### [WORK ITEM]
Copy out each line below that has the word "sources" in it.

[Stored items]
-- -- --
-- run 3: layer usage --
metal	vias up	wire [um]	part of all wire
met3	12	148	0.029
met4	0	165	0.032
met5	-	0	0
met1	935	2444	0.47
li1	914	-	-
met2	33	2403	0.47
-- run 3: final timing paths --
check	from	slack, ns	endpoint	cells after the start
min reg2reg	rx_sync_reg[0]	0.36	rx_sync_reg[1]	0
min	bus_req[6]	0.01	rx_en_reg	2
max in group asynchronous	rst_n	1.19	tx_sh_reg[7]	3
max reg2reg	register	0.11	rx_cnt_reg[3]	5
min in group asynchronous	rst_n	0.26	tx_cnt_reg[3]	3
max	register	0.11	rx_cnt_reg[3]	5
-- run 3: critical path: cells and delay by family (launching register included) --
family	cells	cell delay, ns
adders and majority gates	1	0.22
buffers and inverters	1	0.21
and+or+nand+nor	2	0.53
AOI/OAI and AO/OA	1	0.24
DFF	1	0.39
$ cat src/rsc_top.sv
// The APB register port is this design's own decision.
`timescale 1ns/1ps
module rsc_top #(
  parameter int POWERUP_DELAY = rsc_pkg::POWERUP_CYCLES,
  parameter bit WATCHDOG_OPT  = 1'b1,
  parameter bit LOWVOLT_OPT   = 1'b1
) (
  // clock and reset
  input  wire logic        pclk,
  input  wire logic        presetn,
  // apb slave
  input  wire logic        psel,
  input  wire logic        penable,
  input  wire logic        pwrite,
  input  wire logic [15:0] paddr,
  input  wire logic [31:0] pwdata,
  output logic      [31:0] prdata,
  output logic             pready,
  output logic             pslverr,
  // reset pin, open drain
  input  wire logic        reset_pin_in,
  output logic             reset_pin_out,
  output logic             reset_pin_oe_n,
  // analog and timing sources
  input  wire logic        osc_active,
  input  wire logic        power_on_threshold,
  input  wire logic        lowvolt_trip,
  input  wire logic        watchdog_timeout,
  input  wire logic        usb_se0_bit,
  input  wire logic        usb_se0,
  // cpu side
  input  wire logic        opcode_fetch,
  input  wire logic [15:0] fetch_addr,
  output logic             internal_reset,
  output logic             abort_instr,
  output logic [15:0]      vector_addr,
  output logic             vector_fetch,
  output logic             set_irq_mask,
  output logic             watchdog_restart,
  output logic             bus_reset_flag
);
  import rsc_pkg::*;

  // ------------------------------------------------------------
  // synchronisers
  // ------------------------------------------------------------
  rsc_sync_if pin_if ();
  rsc_sync_if lvd_if ();
  rsc_sync_if osc_if ();
  rsc_sync_if por_if ();

  assign pin_if.raw = ~reset_pin_in;
  assign lvd_if.raw = lowvolt_trip;
  assign osc_if.raw = osc_active;
  assign por_if.raw = power_on_threshold;

  rsc_sync #(.HOLD_CYCLES(PIN_LOW_CYCLES)) u_pin_sync (
    .pclk    (pclk),
    .presetn (presetn),
    .s       (pin_if.sync)
  );
  rsc_sync #(.HOLD_CYCLES(1)) u_lvd_sync (
    .pclk    (pclk),
    .presetn (presetn),
    .s       (lvd_if.sync)
  );
  rsc_sync #(.HOLD_CYCLES(1)) u_osc_sync (
    .pclk    (pclk),
    .presetn (presetn),
    .s       (osc_if.sync)
  );
  rsc_sync #(.HOLD_CYCLES(1)) u_por_sync (
    .pclk    (pclk),
    .presetn (presetn),
    .s       (por_if.sync)
  );

  // ------------------------------------------------------------
  // state
  // ------------------------------------------------------------
  typedef struct packed {
    rsc_state_e                st;
    logic [12:0]               por_cnt;
    logic                      por_armed;
    logic                      por_active;
    logic [2:0]                pd_cnt;
    logic                      pd_on;
    logic [1:0]                pd_tail;
    logic [3:0]                se0_cnt;
    logic                      usb_det;
    logic                      flag;
    logic                      wd_pend;
    logic                      wd_clear;
    logic                      ill_pend;
    logic [CAUSE_COUNT-1:0]    cause;
    logic [2:0]                ctrl;
    logic                      restart;
    logic                      vec;
    logic [31:0]               rdata;
  } rsc_top_s;

  rsc_top_s r_r;
  rsc_top_s r_nxt;

  logic apb_wr;
  logic apb_rd;
  logic fetch_bad;
  logic pin_src;
  logic any_cause;
  logic drive_src;
  logic wd_en;
  logic lv_en;

  assign apb_wr    = psel && penable && pwrite;
  // read data is fetched in the setup cycle so it stands while pready is high
  assign apb_rd    = psel && !penable && !pwrite;
  assign wd_en     = WATCHDOG_OPT && r_r.ctrl[0];
  assign lv_en     = LOWVOLT_OPT && r_r.ctrl[1];
  assign fetch_bad = opcode_fetch && r_r.st == RSC_RUN
                     && !(fetch_addr >= ROM_FIRST && fetch_addr <= ROM_LAST)
                     && !(fetch_addr >= RAM_FIRST && fetch_addr <= RAM_LAST);
  // our own pulldown echoes through the pin filter; that is no external request
  assign pin_src   = pin_if.held && !r_r.pd_on && r_r.pd_tail == 2'h0;
  // sources that own the pulldown
  assign drive_src = (wd_en && watchdog_timeout && !r_r.wd_clear)
                     || (lv_en && lvd_if.level) || fetch_bad;
  // pending marks only feed the cause bits: the pulldown already stretches
  // those resets, and waiting on the marks would never let reset go
  assign any_cause = pin_src || drive_src || r_r.usb_det || r_r.pd_on;

  // ------------------------------------------------------------
  // next state
  // ------------------------------------------------------------
  always_comb begin
    r_nxt         = r_r;
    r_nxt.restart = 1'b0;
    r_nxt.vec     = 1'b0;
    r_nxt.rdata   = 32'h0000_0000;
    // power-on rearm needs a drop below threshold first
    if (!por_if.level) begin
      r_nxt.por_armed = 1'b1;
    end else if (r_r.por_armed) begin
      r_nxt.por_armed  = 1'b0;
      r_nxt.por_active = 1'b1;
      r_nxt.por_cnt    = 13'h0;
      r_nxt.st         = RSC_POWERUP;
    end
    // bus single-ended zero run length
    if (!usb_se0) begin
      r_nxt.se0_cnt = 4'h0;
      r_nxt.usb_det = 1'b0;
    end else if (usb_se0_bit) begin
      if (r_r.se0_cnt < 4'(USB_SE0_MIN_BITS - 1)) begin
        r_nxt.se0_cnt = r_r.se0_cnt + 4'h1;
      end else begin
        r_nxt.usb_det = 1'b1;
        r_nxt.flag    = 1'b1;
      end
    end
    // watchdog pending until the hold state releases reset
    if (wd_en && watchdog_timeout && !r_r.wd_clear) begin
      r_nxt.wd_pend = 1'b1;
    end
    if (fetch_bad) begin
      r_nxt.ill_pend = 1'b1;
    end
    // pulldown: at least the minimum, longer if the source stays
    if (drive_src && !pin_if.level && !r_r.pd_on) begin
      r_nxt.pd_on  = 1'b1;
      r_nxt.pd_cnt = 3'h0;
    end else if (r_r.pd_on) begin
      if (r_r.pd_cnt < 3'(PULLDOWN_MIN_CYCLES - 1)) begin
        r_nxt.pd_cnt = r_r.pd_cnt + 3'h1;
      end else if (!drive_src) begin
        r_nxt.pd_on = 1'b0;
      end
    end
    // two sync flops plus the filter flop: the echo lasts three cycles
    if (r_r.pd_on) begin
      r_nxt.pd_tail = 2'h3;
    end else if (r_r.pd_tail != 2'h0) begin
      r_nxt.pd_tail = r_r.pd_tail - 2'h1;
    end
    // software access
    r_nxt.wd_clear = 1'b0;
    if (apb_wr && paddr == WATCHDOG_SERVICE_OFFSET && !pwdata[WATCHDOG_CLEAR_POS]) begin
      r_nxt.restart  = 1'b1;
      r_nxt.wd_clear = 1'b1;
    end
    if (apb_wr && paddr == RESET_CONTROL_OFFSET) begin
      r_nxt.ctrl = pwdata[2:0];
    end
    if (apb_wr && paddr == RESET_STATUS_OFFSET) begin
      r_nxt.cause = r_r.cause & ~pwdata[CAUSE_COUNT-1:0];
      r_nxt.flag  = r_r.flag & ~pwdata[8];
    end
    if (apb_rd && paddr == RESET_STATUS_OFFSET) begin
      r_nxt.rdata = {19'h0, r_r.st == RSC_RUN, 3'h0, r_r.flag, 2'h0,
                     r_r.cause};
    end else if (apb_rd && paddr == RESET_CONTROL_OFFSET) begin
      r_nxt.rdata = {29'h0, r_r.ctrl};
    end
    // causes set last so a set wins over a clear
    if (r_r.por_active)  r_nxt.cause[CAUSE_POWER]    = 1'b1;
    if (pin_src)         r_nxt.cause[CAUSE_PIN]      = 1'b1;
    if (r_r.wd_pend)     r_nxt.cause[CAUSE_WATCHDOG] = 1'b1;
    if (lv_en && lvd_if.level) r_nxt.cause[CAUSE_LOWVOLT] = 1'b1;
    if (r_r.ill_pend)    r_nxt.cause[CAUSE_ILLEGAL]  = 1'b1;
    if (r_r.usb_det)     r_nxt.cause[CAUSE_USB]      = 1'b1;
    if (r_r.usb_det)     r_nxt.flag = 1'b1;
    // sequencer
    unique case (r_r.st)
      RSC_POWERUP: begin
        if (osc_if.level && !r_nxt.por_armed) begin
          if (r_r.por_cnt < 13'(POWERUP_DELAY - 1)) begin
            r_nxt.por_cnt = r_r.por_cnt + 13'h1;
          end else begin
            r_nxt.por_active = 1'b0;
            r_nxt.st         = RSC_HOLD;
          end
        end
      end
      RSC_HOLD: begin
        if (!any_cause) begin
          r_nxt.st       = RSC_VECTOR;
          r_nxt.wd_pend  = 1'b0;
          r_nxt.ill_pend = 1'b0;
          r_nxt.vec      = 1'b1;
        end
      end
      RSC_VECTOR: begin
        // first cycle fetches the high byte, second the low byte
        if (!r_r.vec) begin
          r_nxt.st = RSC_RUN;
        end
      end
      RSC_RUN: begin
        if (any_cause) begin
          r_nxt.st = RSC_HOLD;
        end
      end
    endcase
  end

  always_ff @(posedge pclk or negedge presetn) begin
    if (!presetn) begin
      r_r            <= '0;
      r_r.st         <= RSC_POWERUP;
      r_r.por_active <= 1'b1;
      r_r.ctrl       <= RESET_CONTROL_RESET;
    end else begin
      r_r <= r_nxt;
    end
  end

  // ------------------------------------------------------------
  // outputs
  // ------------------------------------------------------------
  // the watchdog service register reads as zero, so unlisted addresses do too
  assign prdata           = r_r.rdata;
  assign pready           = 1'b1;
  assign pslverr          = 1'b0;
  assign reset_pin_out    = 1'b0;
  assign reset_pin_oe_n   = ~r_r.pd_on;
  assign internal_reset   = r_r.st == RSC_POWERUP || r_r.st == RSC_HOLD;
  assign abort_instr      = internal_reset;
  assign vector_fetch     = r_r.st == RSC_VECTOR;
  assign vector_addr      = r_r.vec ? RESET_VECTOR_HI : RESET_VECTOR_LO;
  assign set_irq_mask     = r_r.vec;
  assign watchdog_restart = r_r.restart;
  assign bus_reset_flag   = r_r.flag;

  // ------------------------------------------------------------
  // checks
  // ------------------------------------------------------------
  property p_pd_min;
    @(posedge pclk) disable iff (!presetn)
    $rose(r_r.pd_on) |-> r_r.pd_on [*4];
  endproperty
  a_pd_min: assert property (p_pd_min) else $error("pulldown shorter than 4");

  property p_pd_reset;
    @(posedge pclk) disable iff (!presetn)
    r_r.pd_on |-> internal_reset || r_r.st == RSC_RUN && any_cause;
  endproperty
  a_pd_reset: assert property (p_pd_reset) else $error("pulldown without reset");

  property p_no_pd_ext;
    @(posedge pclk) disable iff (!presetn)
    $rose(r_r.pd_on) |-> !$past(pin_if.level);
  endproperty
  a_no_pd_ext: assert property (p_no_pd_ext) else $error("pulldown during pin low");

  property p_por_hold;
    @(posedge pclk) disable iff (!presetn)
    r_r.st == RSC_POWERUP |-> internal_reset && r_r.por_cnt < 13'(POWERUP_DELAY);
  endproperty
  a_por_hold: assert property (p_por_hold) else $error("power-up hold broken");

  property p_hold_cause;
    @(posedge pclk) disable iff (!presetn)
    r_r.st == RSC_HOLD && any_cause |=> internal_reset;
  endproperty
  a_hold_cause: assert property (p_hold_cause) else $error("reset left early");

  property p_vector;
    @(posedge pclk) disable iff (!presetn)
    $fell(internal_reset) |-> set_irq_mask && vector_addr == RESET_VECTOR_HI
      ##1 vector_fetch && vector_addr == RESET_VECTOR_LO ##1 r_r.st == RSC_RUN;
  endproperty
  a_vector: assert property (p_vector) else $error("no vector on release");

  property p_restart;
    @(posedge pclk) disable iff (!presetn)
    apb_wr && paddr == WATCHDOG_SERVICE_OFFSET |=> watchdog_restart == !$past(pwdata[0]);
  endproperty
  a_restart: assert property (p_restart) else $error("service write mishandled");

  property p_illegal;
    @(posedge pclk) disable iff (!presetn)
    fetch_bad && !pin_if.level |=> r_r.pd_on ##1 internal_reset;
  endproperty
  a_illegal: assert property (p_illegal) else $error("illegal fetch not reset");

  property p_usb;
    @(posedge pclk) disable iff (!presetn)
    r_r.usb_det |=> bus_reset_flag && (internal_reset || r_r.st == RSC_RUN);
  endproperty
  a_usb: assert property (p_usb) else $error("bus reset not flagged");

endmodule : rsc_top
-- -- --
### [RESULT OF THIS EXERCISE]
  // analog and timing sources
  // sources that own the pulldown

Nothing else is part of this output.